Now those times were largely gone. There was still a workers' co-op on Grand Street, a few Jewish bookstores and skullcap manufacturers between Hester and Division, one or two good bakeries, of course, and Katz's, the last of the old-style delis, now staffed almost entirely by Dominicans, but most of the Orthodox Jewish community had moved to Borough Park and Williamsburg, or to Crown Heights. The ones who were left were mainly too poor or too stubborn to retreat to the suburbs or Miami.
The Orensanz Center, the oldest surviving synagogue in New York, once known as the Anshe Chesed, the People of Kindness, seemed to belong to another, distant time.

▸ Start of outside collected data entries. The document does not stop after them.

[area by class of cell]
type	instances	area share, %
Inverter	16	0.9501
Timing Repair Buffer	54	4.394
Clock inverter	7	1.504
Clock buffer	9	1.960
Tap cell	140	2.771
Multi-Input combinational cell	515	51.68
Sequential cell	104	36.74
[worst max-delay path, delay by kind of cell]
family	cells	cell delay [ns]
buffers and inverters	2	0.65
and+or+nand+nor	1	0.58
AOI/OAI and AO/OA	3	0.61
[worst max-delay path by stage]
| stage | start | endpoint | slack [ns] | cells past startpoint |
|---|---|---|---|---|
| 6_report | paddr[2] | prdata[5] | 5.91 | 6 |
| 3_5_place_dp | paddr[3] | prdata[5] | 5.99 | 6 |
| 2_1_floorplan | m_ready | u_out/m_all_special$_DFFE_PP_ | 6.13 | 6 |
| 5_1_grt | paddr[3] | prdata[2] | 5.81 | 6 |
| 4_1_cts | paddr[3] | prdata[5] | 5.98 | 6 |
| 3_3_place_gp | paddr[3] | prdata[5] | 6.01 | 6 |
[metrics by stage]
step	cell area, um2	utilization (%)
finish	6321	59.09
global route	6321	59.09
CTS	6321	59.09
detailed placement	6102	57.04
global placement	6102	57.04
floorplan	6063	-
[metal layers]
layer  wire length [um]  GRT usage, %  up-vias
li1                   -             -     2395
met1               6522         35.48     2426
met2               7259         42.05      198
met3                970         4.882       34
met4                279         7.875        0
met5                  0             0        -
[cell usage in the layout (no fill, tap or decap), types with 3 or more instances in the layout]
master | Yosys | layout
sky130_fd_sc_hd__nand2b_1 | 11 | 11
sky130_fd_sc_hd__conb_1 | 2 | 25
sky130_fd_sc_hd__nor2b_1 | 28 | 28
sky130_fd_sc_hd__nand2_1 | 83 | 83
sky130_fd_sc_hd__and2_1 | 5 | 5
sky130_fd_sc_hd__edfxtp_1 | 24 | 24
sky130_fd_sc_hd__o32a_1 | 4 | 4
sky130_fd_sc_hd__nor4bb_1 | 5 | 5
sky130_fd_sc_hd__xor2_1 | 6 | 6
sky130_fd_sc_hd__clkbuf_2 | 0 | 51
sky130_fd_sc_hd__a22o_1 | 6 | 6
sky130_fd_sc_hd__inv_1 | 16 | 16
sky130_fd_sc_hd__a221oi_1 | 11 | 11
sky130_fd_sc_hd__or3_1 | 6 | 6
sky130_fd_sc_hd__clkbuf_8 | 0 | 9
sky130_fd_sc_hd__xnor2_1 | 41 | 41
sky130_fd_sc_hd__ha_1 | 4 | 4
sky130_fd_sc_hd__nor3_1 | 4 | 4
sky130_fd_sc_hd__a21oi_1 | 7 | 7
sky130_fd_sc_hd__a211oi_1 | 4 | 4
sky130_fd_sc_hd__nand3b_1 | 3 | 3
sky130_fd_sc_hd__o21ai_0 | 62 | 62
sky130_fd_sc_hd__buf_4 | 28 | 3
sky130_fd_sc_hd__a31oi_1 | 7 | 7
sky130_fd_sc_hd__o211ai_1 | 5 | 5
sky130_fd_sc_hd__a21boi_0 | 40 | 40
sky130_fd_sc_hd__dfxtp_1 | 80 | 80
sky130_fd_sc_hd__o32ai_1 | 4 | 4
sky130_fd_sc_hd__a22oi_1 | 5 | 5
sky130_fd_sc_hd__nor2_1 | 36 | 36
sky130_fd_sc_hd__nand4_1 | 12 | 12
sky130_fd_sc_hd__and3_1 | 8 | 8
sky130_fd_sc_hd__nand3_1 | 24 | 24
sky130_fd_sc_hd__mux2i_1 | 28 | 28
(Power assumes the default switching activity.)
**config.mk**
```make
export PLATFORM = sky130hd
export DESIGN_NAME = prepaid_channel_credit_meter_core
export DESIGN_NICKNAME = d
export VERILOG_FILES = /design/src/hw/rtl/pccm_pkg.sv /design/src/hw/rtl/pccm_divider.sv /design/src/hw/rtl/prepaid_channel_credit_meter_core.sv
export SDC_FILE = /design/constraint.sdc
export NUM_CORES = 1
export LEC_CHECK = 0
export ABC_CLOCK_PERIOD_IN_PS = 6900
export BUFFER_PORTS_ARGS = -buffer_cell sky130_fd_sc_hd__buf_2
export CAP_MARGIN = 15
export CORE_MARGIN = 4
export CORE_UTILIZATION = 25
export DETAILED_ROUTE_END_ITERATION = 8
export HOLD_SLACK_MARGIN = 0.03
export PLACE_DENSITY_LB_ADDON = 0.2
export SKIP_CTS_REPAIR_TIMING = 1
export SKIP_LAST_GASP = 1
export SLEW_MARGIN = 20
export SYNTH_ARGS = -nofsm -noshare
export SYNTH_HDL_FRONTEND = slang
export SYNTH_HIERARCHICAL = 1
export SYNTH_SLANG_ARGS = --single-unit
```
**constraint.sdc**
```tcl
create_clock -name clk -period 6.9 [get_ports clk]
set_clock_uncertainty 0.2 [all_clocks]
set_input_delay 1.38 -clock clk [delete_from_list [all_inputs] [get_ports clk]]
set_output_delay 1.38 -clock clk [all_outputs]
set_load 0.1 [all_outputs]
```
**src/hw/rtl/pccm_pkg.sv**
```systemverilog
// ============================================================================
// pccm_pkg: shared definitions for the prepaid channel credit meter
// Field widths, billing constants, register indexes and divider sizing.
// ============================================================================
package pccm_pkg;

  // Default number of metered channels.
  localparam int unsigned CHANNELS_DEF = 10;

  // Field widths.
  localparam int unsigned CHANNEL_W = 4;
  localparam int unsigned MINUTES_W = 10;
  localparam int unsigned CURRENT_W = 12;
  localparam int unsigned CREDIT_W  = 14;
  localparam int unsigned MULT_W    = 5;
  localparam int unsigned DEDUCT_W  = 8;

  // Divider sizing: ten times a current sample over a base current.
  localparam int unsigned DIVIDEND_W = 16;
  localparam int unsigned DIVISOR_W  = CURRENT_W;

  // Configuration port.
  localparam int unsigned PADDR_W = 4;
  localparam int unsigned PDATA_W = 32;

  // Register indexes (word address bits of paddr).
  localparam logic [1:0] REG_POWER_MODE  = 2'd0;
  localparam logic [1:0] REG_BASE_CURRENT = 2'd1;
  localparam logic [1:0] REG_OC_MULTIPLE = 2'd2;

  // Request codes.
  localparam logic REQ_ADD  = 1'b0;
  localparam logic REQ_TICK = 1'b1;

  // Billing constants.
  localparam logic [CREDIT_W-1:0]  CREDIT_MAX    = 14'd9999;
  localparam logic [DEDUCT_W-1:0]  PLAIN_RATE    = 8'd10;
  localparam logic [DEDUCT_W-1:0]  DEDUCT_MAX    = 8'd255;
  localparam logic                 POWER_MODE_ON = 1'b1;

  // Register reset values.
  localparam logic                 POWER_MODE_RST = 1'b0;
  localparam logic [CURRENT_W-1:0] BASE_RST       = 12'd100;
  localparam logic [MULT_W-1:0]    MULT_RST       = 5'd3;

endpackage

```
**src/hw/rtl/pccm_divider.sv**
```systemverilog
// ============================================================================
// pccm_divider: serial restoring divider
// Produces one quotient bit per cycle; a done pulse follows the last step.
// ============================================================================
module pccm_divider (
  input  logic                              clk,
  input  logic                              rst_n,
  input  logic                              start,
  input  logic [pccm_pkg::DIVIDEND_W-1:0]   dividend,
  input  logic [pccm_pkg::DIVISOR_W-1:0]    divisor,
  output logic                              done,
  output logic [pccm_pkg::DIVIDEND_W-1:0]   quotient
);

  localparam int unsigned DD_W  = pccm_pkg::DIVIDEND_W;
  localparam int unsigned DS_W  = pccm_pkg::DIVISOR_W;
  localparam int unsigned CNT_W = $clog2(DD_W);
  localparam logic [CNT_W-1:0] LAST_STEP = CNT_W'(DD_W - 1);

  logic             busy_r, busy_nxt;
  logic             done_r, done_nxt;
  logic [CNT_W-1:0] cnt_r, cnt_nxt;
  logic [DS_W-1:0]  rem_r, rem_nxt;
  logic [DS_W-1:0]  dsr_r, dsr_nxt;
  logic [DD_W-1:0]  quo_r, quo_nxt;

  logic [DS_W:0]    trial;
  logic [DS_W:0]    diff;
  logic             fits;

  // One step: shift the next dividend bit into the partial remainder and
  // subtract the divisor when it fits.
  assign trial = {rem_r, quo_r[DD_W-1]};
  assign diff  = trial - {1'b0, dsr_r};
  assign fits  = trial >= {1'b0, dsr_r};

  always_comb begin
    busy_nxt = busy_r;
    done_nxt = 1'b0;
    cnt_nxt  = cnt_r;
    rem_nxt  = rem_r;
    dsr_nxt  = dsr_r;
    quo_nxt  = quo_r;
    if (start) begin
      busy_nxt = 1'b1;
      cnt_nxt  = '0;
      rem_nxt  = '0;
      dsr_nxt  = divisor;
      quo_nxt  = dividend;
    end else if (busy_r) begin
      rem_nxt = fits ? diff[DS_W-1:0] : trial[DS_W-1:0];
      quo_nxt = {quo_r[DD_W-2:0], fits};
      cnt_nxt = cnt_r + CNT_W'(1);
      if (cnt_r == LAST_STEP) begin
        busy_nxt = 1'b0;
        done_nxt = 1'b1;
      end
    end
  end

  always_ff @(posedge clk) begin
    if (!rst_n) begin
      busy_r <= 1'b0;
      done_r <= 1'b0;
      cnt_r  <= '0;
    end else begin
      busy_r <= busy_nxt;
      done_r <= done_nxt;
      cnt_r  <= cnt_nxt;
    end
    rem_r <= rem_nxt;
    dsr_r <= dsr_nxt;
    quo_r <= quo_nxt;
  end

  assign done     = done_r;
  assign quotient = quo_r;

endmodule

```
**src/hw/rtl/prepaid_channel_credit_meter_core.sv**
```systemverilog
// ============================================================================
// prepaid_channel_credit_meter_core: per-channel prepaid credit metering
// Adds bought minutes and bills one-minute ticks against a credit store.
// ============================================================================
//
//  Channel   Direction  Handshake            Word carried
//  --------  ---------  -------------------  -----------------------------------
//  in_*      input      in_valid / in_ready  event: type, channel, minutes, ...
//  out_*     output     out_valid/out_ready  channel, credit, save request
//  config    input      psel/penable/pready  power mode, base current, multiple
//
//  An add event or a plain tick passes ST_LOAD, ST_APPLY and ST_FINISH, which
//  registers its result, and frees in_ready for a new word back in ST_IDLE; a
//  current-multiple tick also runs the 16-step serial divider in ST_DIV.
//  One word is in flight; a result stalled by out_ready blocks only the
//  finish of the next word, which then waits in the sequencer.
//  rst_n is synchronous and clears the credit store and configuration.
//
module prepaid_channel_credit_meter_core #(
  parameter int unsigned CHANNELS = pccm_pkg::CHANNELS_DEF
) (
  input  logic                             clk,
  input  logic                             rst_n,
  // Event input
  input  logic                             in_valid,
  output logic                             in_ready,
  input  logic                             in_req_type,
  input  logic [pccm_pkg::CHANNEL_W-1:0]   in_channel,
  input  logic [pccm_pkg::MINUTES_W-1:0]   in_add_minutes,
  input  logic [pccm_pkg::CURRENT_W-1:0]   in_current_sample,
  input  logic                             in_fuse_ok,
  input  logic                             in_over_current,
  // Result output
  output logic                             out_valid,
  input  logic                             out_ready,
  output logic [pccm_pkg::CHANNEL_W-1:0]   out_result_channel,
  output logic [pccm_pkg::CREDIT_W-1:0]    out_credit_tenths,
  output logic                             out_save_request,
  // Configuration port
  input  logic                             psel,
  input  logic                             penable,
  input  logic                             pwrite,
  input  logic [pccm_pkg::PADDR_W-1:0]     paddr,
  input  logic [pccm_pkg::PDATA_W-1:0]     pwdata,
  output logic [pccm_pkg::PDATA_W-1:0]     prdata,
  output logic                             pready
);

  localparam int unsigned CH_W   = pccm_pkg::CHANNEL_W;
  localparam int unsigned CR_W   = pccm_pkg::CREDIT_W;
  localparam int unsigned CU_W   = pccm_pkg::CURRENT_W;
  localparam int unsigned MN_W   = pccm_pkg::MINUTES_W;
  localparam int unsigned MU_W   = pccm_pkg::MULT_W;
  localparam int unsigned DE_W   = pccm_pkg::DEDUCT_W;
  localparam int unsigned DD_W   = pccm_pkg::DIVIDEND_W;
  localparam int unsigned DW     = pccm_pkg::PDATA_W;
  localparam int unsigned IDX_W  = (CHANNELS > 1) ? $clog2(CHANNELS) : 1;
  localparam int unsigned CHK_W  = CH_W + 1;
  localparam logic [CHK_W-1:0] CH_LIMIT = CHK_W'(CHANNELS);

  typedef enum logic [2:0] {
    ST_IDLE,
    ST_LOAD,
    ST_DIV,
    ST_APPLY,
    ST_FINISH
  } state_t;

  state_t            state_r, state_nxt;

  // Event word held for the duration of the item.
  logic              req_r, req_nxt;
  logic [CH_W-1:0]   ch_r, ch_nxt;
  logic [MN_W-1:0]   mins_r, mins_nxt;
  logic [CU_W-1:0]   cur_r, cur_nxt;
  logic              fuse_r, fuse_nxt;
  logic              oc_r, oc_nxt;

  // Working values.
  logic [CR_W-1:0]   credit_r, credit_nxt;
  logic [DE_W-1:0]   ded_r, ded_nxt;
  logic [CR_W-1:0]   res_credit_r, res_credit_nxt;
  logic              res_save_r, res_save_nxt;

  // Output register.
  logic              out_valid_r, out_valid_nxt;
  logic [CH_W-1:0]   out_ch_r, out_ch_nxt;
  logic [CR_W-1:0]   out_credit_r, out_credit_nxt;
  logic              out_save_r, out_save_nxt;

  // Configuration registers.
  logic              power_mode_r;
  logic [CU_W-1:0]   base_r;
  logic [MU_W-1:0]   mult_r;

  // Credit store, one entry per channel.
  logic [CR_W-1:0]   store_r [CHANNELS];
  logic              store_we;

  logic              ch_ok;
  logic [IDX_W-1:0]  ch_idx;
  logic [DD_W-1:0]   cur_x10;
  logic [CR_W-1:0]   mins_x10;
  logic [CR_W:0]     add_sum;
  logic [MU_W+3:0]   oc_x10;
  logic              cur_above;
  logic              use_div;
  logic [DE_W-1:0]   ded_sel;
  logic              div_start;
  logic              div_done;
  logic [DD_W-1:0]   div_quo;
  logic              cfg_we;

  // Channels at or beyond CHANNELS leave the store untouched and report zero.
  assign ch_ok  = {1'b0, ch_r} < CH_LIMIT;
  assign ch_idx = ch_r[IDX_W-1:0];

  // Multiplications by ten as shift-and-add.
  assign cur_x10  = (DD_W'(cur_r) << 3) + (DD_W'(cur_r) << 1);
  assign mins_x10 = (CR_W'(mins_r) << 3) + (CR_W'(mins_r) << 1);
  assign oc_x10   = ((MU_W+4)'(mult_r) << 3) + ((MU_W+4)'(mult_r) << 1);
  assign add_sum  = {1'b0, credit_r} + {1'b0, mins_x10};

  assign cur_above = cur_r > base_r;

  // The divider is needed only for an in-range current multiple with a
  // nonzero base; a zero base charges the maximum deduction instead.
  assign use_div = (req_r == pccm_pkg::REQ_TICK) &&
                   (power_mode_r == pccm_pkg::POWER_MODE_ON) &&
                   !oc_r && fuse_r && cur_above && (base_r != '0);

  always_comb begin
    if (power_mode_r != pccm_pkg::POWER_MODE_ON) begin
      ded_sel = pccm_pkg::PLAIN_RATE;
    end else if (oc_r) begin
      ded_sel = (oc_x10 > (MU_W+4)'(pccm_pkg::DEDUCT_MAX)) ?
                pccm_pkg::DEDUCT_MAX : oc_x10[DE_W-1:0];
    end else if (fuse_r && cur_above) begin
      ded_sel = pccm_pkg::DEDUCT_MAX;
    end else begin
      ded_sel = pccm_pkg::PLAIN_RATE;
    end
  end

  pccm_divider u_divider (
    .clk      (clk),
    .rst_n    (rst_n),
    .start    (div_start),
    .dividend (cur_x10),
    .divisor  (base_r),
    .done     (div_done),
    .quotient (div_quo)
  );

  // Sequencer: accept, read the store and pick the deduction, optionally
  // run the divider, apply the event, then hand the result to the output
  // register and write the store back.
  always_comb begin
    state_nxt      = state_r;
    req_nxt        = req_r;
    ch_nxt         = ch_r;
    mins_nxt       = mins_r;
    cur_nxt        = cur_r;
    fuse_nxt       = fuse_r;
    oc_nxt         = oc_r;
    credit_nxt     = credit_r;
    ded_nxt        = ded_r;
    res_credit_nxt = res_credit_r;
    res_save_nxt   = res_save_r;
    out_valid_nxt  = out_valid_r;
    out_ch_nxt     = out_ch_r;
    out_credit_nxt = out_credit_r;
    out_save_nxt   = out_save_r;
    div_start      = 1'b0;
    store_we       = 1'b0;

    if (out_valid_r && out_ready) begin
      out_valid_nxt = 1'b0;
    end

    case (state_r)
      ST_IDLE: begin
        if (in_valid) begin
          req_nxt   = in_req_type;
          ch_nxt    = in_channel;
          mins_nxt  = in_add_minutes;
          cur_nxt   = in_current_sample;
          fuse_nxt  = in_fuse_ok;
          oc_nxt    = in_over_current;
          state_nxt = ST_LOAD;
        end
      end
      ST_LOAD: begin
        credit_nxt = ch_ok ? store_r[ch_idx] : '0;
        ded_nxt    = ded_sel;
        if (use_div) begin
          div_start = 1'b1;
          state_nxt = ST_DIV;
        end else begin
          state_nxt = ST_APPLY;
        end
      end
      ST_DIV: begin
        if (div_done) begin
          ded_nxt   = (div_quo[DD_W-1:DE_W] != '0) ? pccm_pkg::DEDUCT_MAX :
                      div_quo[DE_W-1:0];
          state_nxt = ST_APPLY;
        end
      end
      ST_APPLY: begin
        if (!ch_ok) begin
          res_credit_nxt = '0;
          res_save_nxt   = 1'b0;
        end else if (req_r == pccm_pkg::REQ_ADD) begin
          res_credit_nxt = (add_sum > {1'b0, pccm_pkg::CREDIT_MAX}) ?
                           pccm_pkg::CREDIT_MAX : add_sum[CR_W-1:0];
          res_save_nxt   = 1'b1;
        end else if (credit_r > CR_W'(ded_r)) begin
          res_credit_nxt = credit_r - CR_W'(ded_r);
          res_save_nxt   = 1'b0;
        end else begin
          // Credit used up: a nonzero balance is cleared and must be saved.
          res_credit_nxt = '0;
          res_save_nxt   = (credit_r != '0);
        end
        state_nxt = ST_FINISH;
      end
      ST_FINISH: begin
        if (!out_valid_r || out_ready) begin
          out_valid_nxt  = 1'b1;
          out_ch_nxt     = ch_r;
          out_credit_nxt = res_credit_r;
          out_save_nxt   = res_save_r;
          store_we       = ch_ok;
          state_nxt      = ST_IDLE;
        end
      end
      default: begin
        state_nxt = ST_IDLE;
      end
    endcase
  end

  always_ff @(posedge clk) begin
    if (!rst_n) begin
      state_r     <= ST_IDLE;
      out_valid_r <= 1'b0;
    end else begin
      state_r     <= state_nxt;
      out_valid_r <= out_valid_nxt;
    end
    req_r        <= req_nxt;
    ch_r         <= ch_nxt;
    mins_r       <= mins_nxt;
    cur_r        <= cur_nxt;
    fuse_r       <= fuse_nxt;
    oc_r         <= oc_nxt;
    credit_r     <= credit_nxt;
    ded_r        <= ded_nxt;
    res_credit_r <= res_credit_nxt;
    res_save_r   <= res_save_nxt;
    out_ch_r     <= out_ch_nxt;
    out_credit_r <= out_credit_nxt;
    out_save_r   <= out_save_nxt;
  end

  // The store starts at zero credit for every channel.
  always_ff @(posedge clk) begin
    if (!rst_n) begin
      for (int i = 0; i < int'(CHANNELS); i++) begin
        store_r[i] <= '0;
      end
    end else if (store_we) begin
      store_r[ch_idx] <= res_credit_r;
    end
  end

  // Configuration registers; writes to an unused index are dropped.
  assign pready = 1'b1;
  assign cfg_we = psel && penable && pwrite && pready;

  always_ff @(posedge clk) begin
    if (!rst_n) begin
      power_mode_r <= pccm_pkg::POWER_MODE_RST;
      base_r       <= pccm_pkg::BASE_RST;
      mult_r       <= pccm_pkg::MULT_RST;
    end else if (cfg_we) begin
      case (paddr[3:2])
        pccm_pkg::REG_POWER_MODE:   power_mode_r <= pwdata[0];
        pccm_pkg::REG_BASE_CURRENT: base_r       <= pwdata[CU_W-1:0];
        pccm_pkg::REG_OC_MULTIPLE:  mult_r       <= pwdata[MU_W-1:0];
        default: ;
      endcase
    end
  end

  always_comb begin
    case (paddr[3:2])
      pccm_pkg::REG_POWER_MODE:   prdata = DW'(power_mode_r);
      pccm_pkg::REG_BASE_CURRENT: prdata = DW'(base_r);
      pccm_pkg::REG_OC_MULTIPLE:  prdata = DW'(mult_r);
      default:                    prdata = '0;
    endcase
  end

  assign in_ready           = (state_r == ST_IDLE);
  assign out_valid          = out_valid_r;
  assign out_result_channel = out_ch_r;
  assign out_credit_tenths  = out_credit_r;
  assign out_save_request   = out_save_r;

endmodule

```
==> results of run 1 <==
## registers in the layout, indices dropped and copies added (netlist names), 3 cells and up
name,cells
store_r,140
u_divider/quotient,16
credit_r,14
out_credit_tenths,14
res_credit_r,14
base_r,12
cur_r,12
u_divider/dsr_r,12
u_divider/rem_r,12
mins_r,10
ded_r,8
mult_r,5
ch_idx,4
out_result_channel,4
u_divider/cnt_r,4
state_r,3
## stage by stage
stage / std cells / util, % / hold slack (ns) / setup WS [ns]
6_report: 2123 / 29.2 / 0.235 / 2.32
5_1_grt: 2123 / 29.2 / 0.260 / 2.18
4_1_cts: 2123 / 29.2 / 0.239 / 2.29
3_5_place_dp: 2063 / 27.4 / 0.214 / 2.23
3_3_place_gp: 2063 / 27.4 / 0.208 / 2.25
2_1_floorplan: 1263 / - / 0.200 / 1.73
## cell usage after synthesis, types with 8 or more instances
cell | count | area [µm²]
and2_1 | 41 | 257
a21o_1 | 19 | 143
inv_1 | 75 | 282
xnor2_1 | 27 | 236
o21ai_0 | 16 | 80.1
buf_2 | 9 | 45.0
nor4_1 | 9 | 56.3
nor2b_1 | 20 | 125
mux4_2 | 28 | 631
nor3_1 | 15 | 75.1
a21oi_1 | 37 | 185
buf_4 | 22 | 165
fa_1 | 13 | 260
nand2b_1 | 8 | 50.1
nand2_1 | 89 | 334
xor2_1 | 14 | 123
a311oi_1 | 9 | 78.8
nor2_1 | 151 | 567
o21ai_1 | 11 | 55.1
mux2i_1 | 38 | 380
o21a_1 | 10 | 75.1
o22ai_1 | 25 | 156
edfxtp_1 | 253 | 7600
ha_1 | 62 | 776
o21bai_1 | 8 | 60.1
nand3_1 | 12 | 60.1
nor3b_1 | 9 | 67.6
dfxtp_1 | 40 | 801
a21boi_0 | 12 | 90.1
mux2_2 | 16 | 180
clkbuf_1 | 34 | 128
nand4_1 | 11 | 68.8
## layer usage
layer  part of all wire [%]  vias to the layer above
met1                     49                     4790
met5                      0                        -
met2                     44                      210
met4                    2.7                        0
li1                       -                     4692
met3                    4.1                       64
## logic make-up (layout without fill, tap and decap cells)
| logic type | count (synthesis) | in the layout | synth area share [%] |
|---|---|---|---|
| compound gates | 205 | 205 | 9.64 |
| xor+xnor | 41 | 41 | 2.39 |
| fa+ha+maj | 75 | 75 | 6.89 |
| buf+inv | 145 | 232 | 4.39 |
| flops | 293 | 293 | 55.8 |
| mux | 82 | 82 | 7.92 |
| other cells | 2 | 22 | 0.0499 |
| simple gates | 400 | 400 | 12.9 |
## critical path: stages
cell     delay (ns)
buf_2          0.13
nor2b_1        0.75
a22o_1         0.30
buf_2          0.43
## final cells by class
cell class              count  area, µm²
clock buffers              39        901
clock inverters            21        138
fillers                  6130      42000
inverters                  76        285
multi-input cells         825       6080
flip-flops and latches    293       8400
well taps                 773        967
repair buffers             96        515
## where the power goes
group	switching, mW	internal [mW]
logic	0.639	0.383
clock network	0.739	0.977
registers	0.0844	2.04
## worst min path at each step
stage	from	to	slack [ns]	cells past startpoint
after floorplan	res_save_r	out_save_request	0.20	0
after global placement	res_save_r	out_save_request	0.21	0
after detailed placement	res_save_r	out_save_request	0.21	0
after CTS	res_save_r	out_save_request	0.24	0
after global routing	res_save_r	out_save_request	0.26	0
final	res_save_r	out_save_request	0.24	0
==> results.toml, run 1 <==
[global_route]
overflow = 0
grt_pass1_vias = 9812
grt_antenna_before_repair = 1
met2_usage_pct = 18.4
grt.met3_usage_pct = 2.26
top_usage_layer = "met2"
grt_use_met1_pct = 18.0
grt_pass1_wl_um = 60000
grt_start_max_net_pins = 48
grt_usage_pct = 12.3

[power]
vdd_drop_max_mv = 0.127
power_mw = 4.86
p_per_area_mw_per_mm2 = 281
power_leakage_nw = 6.46

[route]
dr_total_vias = 9756
viasPerCell = 4.60
drc = 0
wl_um = 39500
drt_iter0_drc = 674
wl_per_cell_um = 18.6
detail-route-antenna-nets = 0
dr.pass1.iters = 5

[worst_setup_path]
startpoint_type = "primary input"
cp.required_ns = 5.32
endpoint_kind = "primary output"
timing_worst_setup_path_type = "primary input to primary output"
arrival_ns = 3.00
reg2reg_setup_slack_ns = 2.88
critPathCapture = "prdata[2]"
reg2reg_depth = 12
r2r-end = "res_credit_r[5]"
startpoint = "paddr[2]"
reg2reg_from = "credit_r[3]"
cp_max_fo = 13

[sta]
slew-limit-headroom_pct = 37.4
grt_setup_unrepaired = "no"
fin_crit_ns = 4.58
fmax_mhz = 219
drv_slew = 0
tns_ns = 0
worstMarginPinSlew_ns = 0.938
period_share_pct = 66.3
hold_viol = 0
finalSetupViolations = 0

[yosys]
ys_seq_area_share_pct = 55.8
synthesis.area_mm2 = 0.0150
syn_inst = 1243
ys_ff_latch = 293
yosysUniqueCellTypes = 80
ys_warn_count = 6
async_flop_share_pct = 0
synth_edf_count = 253
avgSynthCellArea_um2 = 12.1
ys.flop_type = "edfxtp_1"

[clock_network]
htree_levels = 2
cts-buffers-inserted = 35
cts.clk_slew.worst_paths_ns = 0.06
cts.sinks = 293
cts_buffer_depth = 3
cts_tree = "yes"
root_buffer = "clkbuf_16"
worstSkewPairLatency_ns = 0.54

[floorplanning]
io_pins = 126
die_w_um = 253
core-area_mm2 = 0.0592
die_height_um = 253
rows = 89
die_area_mm2 = 0.0642
start_util_pct = 25.4

[final_layout]
design_area_mm2 = 0.0173
final_cell_mix = "253 x edfxtp_1, 151 x nor2_1, 89 x nand2_1, 82 x buf_2, 75 x inv_1"
nNetsFinal = 1474
drive_above_1_share_pct = 16.1
antenna_cells = 0
area_growth_pct = 14.9
final_common_cell = "edfxtp_1"

[place]
dpl.hpwl_um = 28100
io_buffers = 82
finalWeightedCongestion = 0.785
placed_area_mm2 = 0.0162

[hold_path]
hold_class = "register to register"

[job]
drv_cap = 0

[outcome]
outcome = "finished clean"
(Power assumes the default switching activity.)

Built by the Berlin architect Alexander Saltzer in 1850 for the German Jewish congregation, and modeled on the cathedral of Cologne, it dominated Norfolk Street, a reminder of the past still extant in the present. I entered through a side door, walked along a dark entrance lobby, and found myself in the main, neo-Gothic hall among elegant pillars and balconies. Dim light filtered in through the windows, turning the interior to the color of old bronze and casting shadows over flowers and white ribbons, the remnants of a wedding held some days earlier. In one corner, a small man with white hair, dressed in blue overalls, was sweeping paper and broken glass into a corner. He stopped his work as I walked over to him. I produced my ID and asked if there was anybody who might be willing to talk about Yossi Epstein.
“Nobody here today,” he said. “Come back tomorrow.” He resumed his sweeping.
“Maybe there's somebody I can call?” I persisted.
“Call tomorrow.”
I wasn't getting very far on looks and good manners alone. “Mind if I take a look around?” I asked and, without waiting for a reply, began to walk toward a small flight of stairs leading down to the basement. I found a locked door with a card pinned to it expressing sorrow at the death of Epstein. A bulletin board to one side listed times of services and Hebrew classes, as well as a series of lectures on the history of the area. There wasn't much more to see, so after ten minutes of unsuccessful snooping around the rest of the basement, I brushed the dust from my jacket and walked back up the stairs.